A quick check when calculating the adjacent and opposite sides is to make sure that your answer is less than the length of the hypotenuse.

- Question
Find the length of the side BC.

Side BC is opposite the 30° angle. We also know the hypotenuse is 7 cm in length. We must use the equation for

**sin**:\[{sin~θ} = \frac {opposite} {hypotenuse}\]

Rearranging we get:

\[{hypotenuse} \times~{sin~θ}~=~{opposite}\]

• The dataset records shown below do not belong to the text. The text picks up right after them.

## src/rtl/heap_sort_tb_pkg.sv

```systemverilog
// -----------------------------------------------------------------------------
// heap_sort_tb_pkg
// Shared definitions for the heap-sort output verifier:
//   HS_N_ELEM            default number of sorted elements per run
//   HS_ELEM_W            default element width (signed)
//   HS_DEFAULT_EXPECTED  default expected-value vector (1,2,3,4,5)
//   verify_state_t       verifier FSM state encoding
//   expected_at()        expected value for a given element index
// -----------------------------------------------------------------------------
package heap_sort_tb_pkg;

   localparam int HS_N_ELEM = 5;
   localparam int HS_ELEM_W = 32;

   // Ascending reference sequence: element i is expected to be i+1.
   function automatic int expected_at(input int i);
      return i + 1;
   endfunction

   localparam logic signed [HS_ELEM_W-1:0] HS_DEFAULT_EXPECTED [HS_N_ELEM] =
      '{32'sd1, 32'sd2, 32'sd3, 32'sd4, 32'sd5};

   typedef enum logic [1:0] {
      CHECK = 2'd0,
      DONE  = 2'd1,
      FAIL  = 2'd2
   } verify_state_t;

endpackage

```

## src/rtl/heap_sort_expected_rom.sv

```systemverilog
// -----------------------------------------------------------------------------
// heap_sort_expected_rom
// Combinational lookup of the expected sorted value for an element index.
// Ports:
//   idx       element index (0..N_ELEM-1)
//   expected  signed expected value for that index (0 for unused codes)
// -----------------------------------------------------------------------------
module heap_sort_expected_rom
   import heap_sort_tb_pkg::*;
#(
   parameter int N_ELEM = HS_N_ELEM,
   parameter int ELEM_W = HS_ELEM_W,
   localparam int IDX_W = $clog2(N_ELEM + 1)
) (
   input  logic [IDX_W-1:0]         idx,
   output logic signed [ELEM_W-1:0] expected
);

   // Table spans every idx code so the lookup never indexes out of range.
   logic signed [ELEM_W-1:0] w_table [2**IDX_W];

   for (genvar gi = 0; gi < 2**IDX_W; gi++) begin : g_table
      if (gi < N_ELEM) begin : g_used
         assign w_table[gi] = ELEM_W'(expected_at(gi));
      end else begin : g_unused
         assign w_table[gi] = '0;
      end
   end

   assign expected = w_table[idx];

endmodule

```

## src/rtl/heap_sort_output_verifier.sv

```systemverilog
// -----------------------------------------------------------------------------
// heap_sort_output_verifier
// Checks a stream of N_ELEM sorted elements against the ascending reference
// 1..N_ELEM and reports pass/fail, first error index, mismatch count, idle
// timeout and overrun.
// Ports:
//   system1000      clock (rising edge)
//   system1000_rst  synchronous active-high reset
//   in_valid        element present this cycle (no backpressure)
//   in_data         signed element from the sorter
//   done            run finished (pass or fail)
//   pass            run passed; meaningful while done=1
//   err_idx         index of first mismatch, N_ELEM if none
//   mismatch_cnt    number of mismatches, saturating at N_ELEM
//   timeout         run ended on idle timeout
//   overrun         in_valid seen after all elements were checked
// Configuration macro:
//   HEAP_SORT_VERIFY_STOP_ON_MISMATCH_EN  - first mismatch ends the run in FAIL
// -----------------------------------------------------------------------------
module heap_sort_output_verifier
   import heap_sort_tb_pkg::*;
#(
   parameter int N_ELEM  = HS_N_ELEM,
   parameter int ELEM_W  = HS_ELEM_W,
   parameter int TIMEOUT = 64,
   localparam int IDX_W  = $clog2(N_ELEM + 1),
   localparam int IDLE_W = $clog2(TIMEOUT + 1)
) (
   input  logic                     system1000,
   input  logic                     system1000_rst,
   input  logic                     in_valid,
   input  logic signed [ELEM_W-1:0] in_data,
   output logic                     done,
   output logic                     pass,
   output logic [IDX_W-1:0]         err_idx,
   output logic [IDX_W-1:0]         mismatch_cnt,
   output logic                     timeout,
   output logic                     overrun
);

   verify_state_t            r_state;
   logic [IDX_W-1:0]         r_idx;
   logic [IDLE_W-1:0]        r_idle;
   logic                     r_done;
   logic                     r_pass;
   logic [IDX_W-1:0]         r_err_idx;
   logic [IDX_W-1:0]         r_mismatch_cnt;
   logic                     r_timeout;
   logic                     r_overrun;

   logic signed [ELEM_W-1:0] w_expected;
   logic                     w_mismatch;
   logic                     w_last;
   logic [IDX_W-1:0]         w_cnt_sat;

   heap_sort_expected_rom #(
      .N_ELEM (N_ELEM),
      .ELEM_W (ELEM_W)
   ) u_rom (
      .idx      (r_idx),
      .expected (w_expected)
   );

   assign w_mismatch = (in_data != w_expected);
   assign w_last     = (r_idx == IDX_W'(N_ELEM - 1));
   assign w_cnt_sat  = (r_mismatch_cnt == IDX_W'(N_ELEM)) ? r_mismatch_cnt
                                                          : r_mismatch_cnt + 1'b1;

   always_ff @(posedge system1000) begin
      if (system1000_rst) begin
         r_state        <= CHECK;
         r_idx          <= '0;
         r_idle         <= '0;
         r_done         <= 1'b0;
         r_pass         <= 1'b0;
         r_err_idx      <= IDX_W'(N_ELEM);
         r_mismatch_cnt <= '0;
         r_timeout      <= 1'b0;
         r_overrun      <= 1'b0;
      end else begin
         case (r_state)
            CHECK: begin
               // An accepted element wins over a timeout in the same cycle.
               if (in_valid) begin
                  r_idle <= '0;
                  if (w_mismatch) begin
                     r_mismatch_cnt <= w_cnt_sat;
                     // err_idx still at N_ELEM means no earlier mismatch.
                     if (r_err_idx == IDX_W'(N_ELEM))
                        r_err_idx <= r_idx;
                  end
`ifdef HEAP_SORT_VERIFY_STOP_ON_MISMATCH_EN
                  if (w_mismatch) begin
                     r_state <= FAIL;
                     r_done  <= 1'b1;
                     r_pass  <= 1'b0;
                  end else if (w_last) begin
                     r_state <= DONE;
                     r_done  <= 1'b1;
                     r_pass  <= (r_mismatch_cnt == '0);
                  end else begin
                     r_idx <= r_idx + 1'b1;
                  end
`else
                  if (w_last) begin
                     r_state <= DONE;
                     r_done  <= 1'b1;
                     r_pass  <= (r_mismatch_cnt == '0) && !w_mismatch;
                  end else begin
                     r_idx <= r_idx + 1'b1;
                  end
`endif
               end else if (r_idle == IDLE_W'(TIMEOUT - 1)) begin
                  r_idle    <= r_idle + 1'b1;
                  r_timeout <= 1'b1;
                  r_state   <= FAIL;
                  r_done    <= 1'b1;
                  r_pass    <= 1'b0;
               end else begin
                  r_idle <= r_idle + 1'b1;
               end
            end
            DONE: begin
               // Extra element after the run: sticky overrun, idx does not wrap.
               if (in_valid) begin
                  r_overrun <= 1'b1;
                  r_pass    <= 1'b0;
               end
            end
            FAIL: begin
               // Terminal until reset; inputs ignored.
            end
            default: begin
               r_state <= CHECK;
            end
         endcase
      end
   end

   assign done         = r_done;
   assign pass         = r_pass;
   assign err_idx      = r_err_idx;
   assign mismatch_cnt = r_mismatch_cnt;
   assign timeout      = r_timeout;
   assign overrun      = r_overrun;

endmodule

```
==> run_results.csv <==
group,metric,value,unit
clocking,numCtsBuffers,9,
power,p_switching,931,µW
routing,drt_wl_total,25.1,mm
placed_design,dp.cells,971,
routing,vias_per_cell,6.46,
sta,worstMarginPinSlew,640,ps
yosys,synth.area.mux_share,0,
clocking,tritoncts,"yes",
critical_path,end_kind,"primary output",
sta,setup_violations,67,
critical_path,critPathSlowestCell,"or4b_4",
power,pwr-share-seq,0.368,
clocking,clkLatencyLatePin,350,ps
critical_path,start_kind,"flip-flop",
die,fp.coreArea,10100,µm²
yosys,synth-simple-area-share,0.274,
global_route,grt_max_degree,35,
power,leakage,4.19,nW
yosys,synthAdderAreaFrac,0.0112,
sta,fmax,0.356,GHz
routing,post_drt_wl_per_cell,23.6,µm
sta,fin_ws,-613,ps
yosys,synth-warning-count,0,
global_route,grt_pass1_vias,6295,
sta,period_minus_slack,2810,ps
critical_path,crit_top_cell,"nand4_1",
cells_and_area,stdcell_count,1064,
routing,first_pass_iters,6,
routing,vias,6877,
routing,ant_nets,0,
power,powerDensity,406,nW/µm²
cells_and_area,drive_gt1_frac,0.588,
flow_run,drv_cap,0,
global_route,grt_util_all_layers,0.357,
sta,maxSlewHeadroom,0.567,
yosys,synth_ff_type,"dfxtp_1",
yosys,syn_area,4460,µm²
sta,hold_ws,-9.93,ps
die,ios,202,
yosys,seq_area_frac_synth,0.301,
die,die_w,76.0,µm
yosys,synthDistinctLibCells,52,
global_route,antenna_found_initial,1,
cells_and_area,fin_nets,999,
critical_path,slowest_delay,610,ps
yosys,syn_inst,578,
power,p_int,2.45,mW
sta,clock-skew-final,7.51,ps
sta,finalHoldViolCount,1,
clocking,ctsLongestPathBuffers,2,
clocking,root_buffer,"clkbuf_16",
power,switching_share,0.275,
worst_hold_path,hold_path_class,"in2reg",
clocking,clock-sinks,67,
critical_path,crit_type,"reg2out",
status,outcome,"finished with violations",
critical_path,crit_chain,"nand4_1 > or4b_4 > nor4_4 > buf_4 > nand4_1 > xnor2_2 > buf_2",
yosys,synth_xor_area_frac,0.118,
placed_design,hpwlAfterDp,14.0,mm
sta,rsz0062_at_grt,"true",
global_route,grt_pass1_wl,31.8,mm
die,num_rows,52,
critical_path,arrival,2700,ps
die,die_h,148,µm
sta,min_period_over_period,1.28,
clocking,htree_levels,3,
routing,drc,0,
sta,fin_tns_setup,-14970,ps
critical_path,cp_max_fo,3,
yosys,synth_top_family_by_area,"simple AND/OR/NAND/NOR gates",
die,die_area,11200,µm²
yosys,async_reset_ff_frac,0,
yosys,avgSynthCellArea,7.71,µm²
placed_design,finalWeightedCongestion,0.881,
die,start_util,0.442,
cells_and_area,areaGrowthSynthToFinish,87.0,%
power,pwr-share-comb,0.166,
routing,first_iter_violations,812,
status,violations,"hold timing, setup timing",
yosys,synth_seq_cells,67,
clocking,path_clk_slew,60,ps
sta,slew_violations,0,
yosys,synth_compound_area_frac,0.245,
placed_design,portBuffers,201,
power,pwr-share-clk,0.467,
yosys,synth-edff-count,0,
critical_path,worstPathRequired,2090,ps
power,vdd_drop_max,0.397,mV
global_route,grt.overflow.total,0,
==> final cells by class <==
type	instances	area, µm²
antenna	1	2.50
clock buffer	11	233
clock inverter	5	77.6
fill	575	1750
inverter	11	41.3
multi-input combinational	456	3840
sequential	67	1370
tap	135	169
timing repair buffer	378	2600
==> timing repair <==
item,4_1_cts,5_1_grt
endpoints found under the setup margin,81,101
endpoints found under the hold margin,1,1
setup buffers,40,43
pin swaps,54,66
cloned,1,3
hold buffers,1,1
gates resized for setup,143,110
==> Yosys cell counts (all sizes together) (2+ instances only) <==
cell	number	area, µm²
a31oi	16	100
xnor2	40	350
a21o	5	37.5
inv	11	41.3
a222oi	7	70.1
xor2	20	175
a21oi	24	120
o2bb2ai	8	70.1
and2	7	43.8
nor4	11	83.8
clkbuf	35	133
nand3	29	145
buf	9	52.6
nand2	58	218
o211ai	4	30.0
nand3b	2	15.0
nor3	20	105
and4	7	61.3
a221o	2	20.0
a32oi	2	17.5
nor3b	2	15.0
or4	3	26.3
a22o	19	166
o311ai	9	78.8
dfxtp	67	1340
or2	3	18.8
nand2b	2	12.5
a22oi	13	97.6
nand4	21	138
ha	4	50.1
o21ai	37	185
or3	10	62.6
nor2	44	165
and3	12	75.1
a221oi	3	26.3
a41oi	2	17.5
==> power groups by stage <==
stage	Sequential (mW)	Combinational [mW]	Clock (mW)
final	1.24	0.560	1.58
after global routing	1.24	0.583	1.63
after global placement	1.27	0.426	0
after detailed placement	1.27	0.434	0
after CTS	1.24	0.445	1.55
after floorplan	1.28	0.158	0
==> src/rtl/seq_hit_reporter.sv <==
// seq_hit_reporter: groups serialized detector outputs into frames of
// FRAME_LEN slots, records per-frame hit count and hit mask, and queues each
// finished report in a small FWFT FIFO drained over a valid/ready handshake.
// Optional feature macro: SEQ_HIT_FIRST_EN adds rpt_first_o, the index of the
// first hit in the frame (FRAME_LEN when the frame had no hits).
module seq_hit_reporter #(
  parameter int FRAME_LEN = 8,
  parameter int DEPTH     = 4,
  localparam int CNT_W    = $clog2(FRAME_LEN + 1),
  localparam int IDX_W    = $clog2(FRAME_LEN + 1)
) (
  input  logic                 clk_i,
  input  logic                 rst_i,
  input  logic                 set_i,
  input  logic                 bit_vld_i,
  input  logic                 detect_i,
  output logic                 rpt_vld_o,
  input  logic                 rpt_rdy_i,
  output logic [CNT_W-1:0]     rpt_cnt_o,
  output logic [FRAME_LEN-1:0] rpt_mask_o,
`ifdef SEQ_HIT_FIRST_EN
  output logic [IDX_W-1:0]     rpt_first_o,
`endif
  output logic                 ovf_o
);

  localparam int PTR_W = $clog2(DEPTH);
  localparam logic [IDX_W-1:0] LAST_IDX = IDX_W'(FRAME_LEN - 1);
  localparam logic [IDX_W-1:0] NO_HIT   = IDX_W'(FRAME_LEN);

  typedef enum logic [1:0] {
    ST_IDLE    = 2'd0,
    ST_COLLECT = 2'd1,
    ST_PUSH    = 2'd2
  } state_e;

  state_e                 state_q, state_d;
  logic [IDX_W-1:0]       idx_q, idx_d;
  logic [CNT_W-1:0]       cnt_q, cnt_d;
  logic [FRAME_LEN-1:0]   mask_q, mask_d;
  logic                   push_s;
`ifdef SEQ_HIT_FIRST_EN
  logic                   seen_q, seen_d;
  logic [IDX_W-1:0]       first_q, first_d;
  logic [IDX_W-1:0]       first_mem_q [DEPTH];
`endif

  logic [PTR_W:0]         wr_ptr_q, rd_ptr_q;
  logic [CNT_W-1:0]       cnt_mem_q  [DEPTH];
  logic [FRAME_LEN-1:0]   mask_mem_q [DEPTH];
  logic                   ovf_q;
  logic                   empty_s, full_s, pop_s, wr_en_s, drop_s;

  // State and frame accumulator registers.
  always_ff @(posedge clk_i or negedge rst_i) begin
    if (!rst_i) begin
      state_q <= ST_IDLE;
      idx_q   <= {IDX_W{1'b0}};
      cnt_q   <= {CNT_W{1'b0}};
      mask_q  <= {FRAME_LEN{1'b0}};
`ifdef SEQ_HIT_FIRST_EN
      seen_q  <= 1'b0;
      first_q <= NO_HIT;
`endif
    end else begin
      state_q <= state_d;
      idx_q   <= idx_d;
      cnt_q   <= cnt_d;
      mask_q  <= mask_d;
`ifdef SEQ_HIT_FIRST_EN
      seen_q  <= seen_d;
      first_q <= first_d;
`endif
    end
  end

  // Next-state logic: start on the first valid slot, leave on the last slot
  // or on an abort, and spend exactly one cycle in PUSH.
  always_comb begin
    state_d = state_q;
    case (state_q)
      ST_IDLE: begin
        if (set_i && bit_vld_i) begin
          state_d = (FRAME_LEN == 1) ? ST_PUSH : ST_COLLECT;
        end else begin
          state_d = ST_IDLE;
        end
      end
      ST_COLLECT: begin
        if (!set_i) begin
          state_d = ST_IDLE;
        end else if (bit_vld_i && (idx_q == LAST_IDX)) begin
          state_d = ST_PUSH;
        end else begin
          state_d = ST_COLLECT;
        end
      end
      ST_PUSH: state_d = ST_IDLE;
      default: state_d = ST_IDLE;
    endcase
  end

  // Accumulator updates and the FIFO push request.
  always_comb begin
    idx_d   = idx_q;
    cnt_d   = cnt_q;
    mask_d  = mask_q;
    push_s  = 1'b0;
`ifdef SEQ_HIT_FIRST_EN
    seen_d  = seen_q;
    first_d = first_q;
`endif
    case (state_q)
      ST_IDLE: begin
        if (set_i && bit_vld_i) begin
          idx_d     = IDX_W'(1);
          cnt_d     = CNT_W'(detect_i);
          mask_d    = {FRAME_LEN{1'b0}};
          mask_d[0] = detect_i;
`ifdef SEQ_HIT_FIRST_EN
          seen_d    = detect_i;
          first_d   = detect_i ? {IDX_W{1'b0}} : NO_HIT;
`endif
        end else begin
          idx_d = idx_q;
        end
      end
      ST_COLLECT: begin
        if (!set_i) begin
          idx_d   = {IDX_W{1'b0}};
          cnt_d   = {CNT_W{1'b0}};
          mask_d  = {FRAME_LEN{1'b0}};
`ifdef SEQ_HIT_FIRST_EN
          seen_d  = 1'b0;
          first_d = NO_HIT;
`endif
        end else if (bit_vld_i) begin
          for (int i = 0; i < FRAME_LEN; i++) begin
            if (idx_q == IDX_W'(i)) begin
              mask_d[i] = detect_i;
            end else begin
              mask_d[i] = mask_q[i];
            end
          end
          cnt_d = cnt_q + CNT_W'(detect_i);
          idx_d = idx_q + IDX_W'(1);
`ifdef SEQ_HIT_FIRST_EN
          if (detect_i && !seen_q) begin
            seen_d  = 1'b1;
            first_d = idx_q;
          end else begin
            seen_d  = seen_q;
          end
`endif
        end else begin
          idx_d = idx_q;
        end
      end
      ST_PUSH: begin
        push_s  = 1'b1;
        idx_d   = {IDX_W{1'b0}};
        cnt_d   = {CNT_W{1'b0}};
        mask_d  = {FRAME_LEN{1'b0}};
`ifdef SEQ_HIT_FIRST_EN
        seen_d  = 1'b0;
        first_d = NO_HIT;
`endif
      end
      default: begin
        idx_d   = {IDX_W{1'b0}};
        cnt_d   = {CNT_W{1'b0}};
        mask_d  = {FRAME_LEN{1'b0}};
      end
    endcase
  end

  // FIFO status; a pop in the same cycle frees the slot a full-FIFO push needs.
  assign empty_s = (wr_ptr_q == rd_ptr_q);
  assign full_s  = (wr_ptr_q[PTR_W-1:0] == rd_ptr_q[PTR_W-1:0]) &&
                   (wr_ptr_q[PTR_W] != rd_ptr_q[PTR_W]);
  assign pop_s   = !empty_s && rpt_rdy_i;
  assign wr_en_s = push_s && (!full_s || pop_s);
  assign drop_s  = push_s && full_s && !pop_s;

  // Report storage, pointers and the sticky overflow flag.
  always_ff @(posedge clk_i or negedge rst_i) begin
    if (!rst_i) begin
      wr_ptr_q <= {(PTR_W+1){1'b0}};
      rd_ptr_q <= {(PTR_W+1){1'b0}};
      ovf_q    <= 1'b0;
      for (int i = 0; i < DEPTH; i++) begin
        cnt_mem_q[i]   <= {CNT_W{1'b0}};
        mask_mem_q[i]  <= {FRAME_LEN{1'b0}};
`ifdef SEQ_HIT_FIRST_EN
        first_mem_q[i] <= {IDX_W{1'b0}};
`endif
      end
    end else begin
      if (wr_en_s) begin
        cnt_mem_q[wr_ptr_q[PTR_W-1:0]]   <= cnt_q;
        mask_mem_q[wr_ptr_q[PTR_W-1:0]]  <= mask_q;
`ifdef SEQ_HIT_FIRST_EN
        first_mem_q[wr_ptr_q[PTR_W-1:0]] <= first_q;
`endif
        wr_ptr_q <= wr_ptr_q + {{PTR_W{1'b0}}, 1'b1};
      end
      if (pop_s) begin
        rd_ptr_q <= rd_ptr_q + {{PTR_W{1'b0}}, 1'b1};
      end
      if (drop_s) begin
        ovf_q <= 1'b1;
      end
    end
  end

  // FWFT head presentation; fields read as zero while the FIFO is empty.
  always_comb begin
    rpt_vld_o   = !empty_s;
    ovf_o       = ovf_q;
    if (empty_s) begin
      rpt_cnt_o   = {CNT_W{1'b0}};
      rpt_mask_o  = {FRAME_LEN{1'b0}};
`ifdef SEQ_HIT_FIRST_EN
      rpt_first_o = {IDX_W{1'b0}};
`endif
    end else begin
      rpt_cnt_o   = cnt_mem_q[rd_ptr_q[PTR_W-1:0]];
      rpt_mask_o  = mask_mem_q[rd_ptr_q[PTR_W-1:0]];
`ifdef SEQ_HIT_FIRST_EN
      rpt_first_o = first_mem_q[rd_ptr_q[PTR_W-1:0]];
`endif
    end
  end

endmodule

Substituting in the values we know, gives:

\[{7} \times~{sin~30\circ}~=~{opposite}\]

We obtain the value of

**sin**by using the**sin**button on the calculator, followed by 30.This gives us: opposite = 3.5 cm.

So the

**length of BC**is**3.5 cm**.

Find the length of the side YZ.

This time we know the **adjacent** side and we want to find out the **hypotenuse**. We therefore select the equation for cos as it contains both these terms.

\[{cos~θ} = \frac {adjacent} {hypotenuse}\]

Rearranging we get:

\[{hypotenuse} = \frac {adjacent} {cos~θ}\]

What we have done here is manipulated the equation by multiplying both sides by the hypotenuse and dividing both sides by cos θ.

This effectively **swaps** cos θ with the denominator of the fraction, the hypotenuse. This will always work for any of the three equations.

Substituting in the values we know gives:

\[{hypotenuse} = \frac {5} {cos~25\circ}\]

We obtain the value of cos **25°** by using the cos button on the calculator, followed by **25**.

This gives us: hypotenuse = 5.516889595 cm.

So the **length of YZ** is **5.52 cm** (to two decimal places).